This design comes from an exercise in tuning for small area and a short achievable clock period on the open sky130 flow, not from production work.
Power is estimated from default activity; no workload was simulated.

run 1:
## lc8b10b_slot
module lc8b10b_slot (
    input  wire         clk,
    input  wire         rst,         
    input  wire         in_valid,
    input  wire         in_entry,    
    input  wire [159:0] in_sym,
    output wire         out_valid,
    output reg  [159:0] out_sym,     
    output reg  [127:0] out_data,    
    output reg  [15:0]  out_k,       
    output reg  [15:0]  out_err      
);
export LEC_CHECK = 0
export CAP_MARGIN = 20
export CORE_MARGIN = 2
export CORE_UTILIZATION = 40
export CTS_BUF_LIST = sky130_fd_sc_hd__clkbuf_4
export CTS_CLUSTER_SIZE = 20
export SLEW_MARGIN = 20
create_clock -name core_clock -period 175.0 [get_ports {clk}]
standard.sh (not shown) runs the stock make flow with config.mk's settings and CLKGATE_MAP_FILE= SYNTH_SCRIPT=/design/flow/synth_recipe.tcl, a recipe that flattens the netlist after the stock synthesis.
==> flow/flow/run.sh <==
#!/bin/bash
# The standard layout (standard.sh), with four changes to how it is made:
# - synthesis maps with ABC's &nf mapper (flow/abc_map.script) instead of
#   ORFS's script, through flow/synth.tcl, which is synth_recipe.tcl with only
#   the ABC script swapped;
# - no full/half-adder extraction before ABC (ADDER_MAP_FILE empty);
# - ports are buffered with sky130_fd_sc_hd__buf_1;
# - ORFS's timing repair aims for 136.4 ns of setup slack (SETUP_SLACK_MARGIN)
#   instead of 0, so it sizes the slowest paths of this design up. The clock,
#   its period and all constraints are the standard flow's own, unchanged.
# Each tool's output goes to the ORFS logs under orfs/logs; make's own output
# to flow_make.log here.
set -euo pipefail
W=$(pwd)
export FLOW_ABC_SCRIPT=$W/flow/abc_map.script
bash standard.sh "SYNTH_SCRIPT=$W/flow/synth.tcl" "ADDER_MAP_FILE=" \
  "BUFFER_PORTS_ARGS=-buffer_cell sky130_fd_sc_hd__buf_1" SETUP_SLACK_MARGIN=136.4 finish > flow_make.log 2>&1
test -s out/final.def
==> flow/flow/abc_map.script <==
strash; &get -n; &nf -R 1000; &put; topo; stime -c
==> flow/flow/synth.tcl <==
# The standard flow's synthesis script (synth_recipe.tcl) with ABC's mapping script replaced
# by the one named in FLOW_ABC_SCRIPT.
proc synth {args} { yosys synth -nofsm -noshare {*}$args }
proc abc {args} {
  set i [lsearch -exact $args -script]
  if { $i >= 0 } { lset args [expr {$i + 1}] $::env(FLOW_ABC_SCRIPT) }
  yosys abc {*}$args
}
source $::env(SCRIPTS_DIR)/synth.tcl
# left out here: clear keep_hierarchy, flatten, clean up, hide names made inside functions, write 1_2_yosys.v
#### Input delta (run 2 over run 1)
diff --git a/flow/flow/run.sh b/flow/flow/run.sh
--- a/flow/flow/run.sh
+++ b/flow/flow/run.sh
@@ -3 +3 @@
-# - synthesis maps with ABC's &nf mapper (flow/abc_map.script) instead of
+# - synthesis maps with ABC's dc2 then &nf mapper (flow/abc_map.script) instead of
@@ -8 +8 @@
-# - ORFS's timing repair aims for 136.4 ns of setup slack (SETUP_SLACK_MARGIN)
+# - ORFS's timing repair aims for 136 ns of setup slack (SETUP_SLACK_MARGIN)
@@ -17 +17 @@
-  "BUFFER_PORTS_ARGS=-buffer_cell sky130_fd_sc_hd__buf_1" SETUP_SLACK_MARGIN=136.4 finish > flow_make.log 2>&1
+  "BUFFER_PORTS_ARGS=-buffer_cell sky130_fd_sc_hd__buf_1" SETUP_SLACK_MARGIN=136 finish > flow_make.log 2>&1
==> flow/flow/abc_map.script <==
strash; dc2; &get -n; &nf -R 1000; &put; topo; stime -c
Notes after the runs:
- Delta (run 2 minus run 1): worst hold slack dropped 51 ps; share of cell area taken by flip-flops and latches flat; inverter count went down by about 23%.
- Run comparison: run 1 slowest cell on the critical path sky130_fd_sc_hd__a31o_1; run 2 slowest cell on the critical path sky130_fd_sc_hd__dfxtp_4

= = =

**The problem**:
In the data, find how many lines hold the string "mapper", and answer with the number only.

**The answer**:
3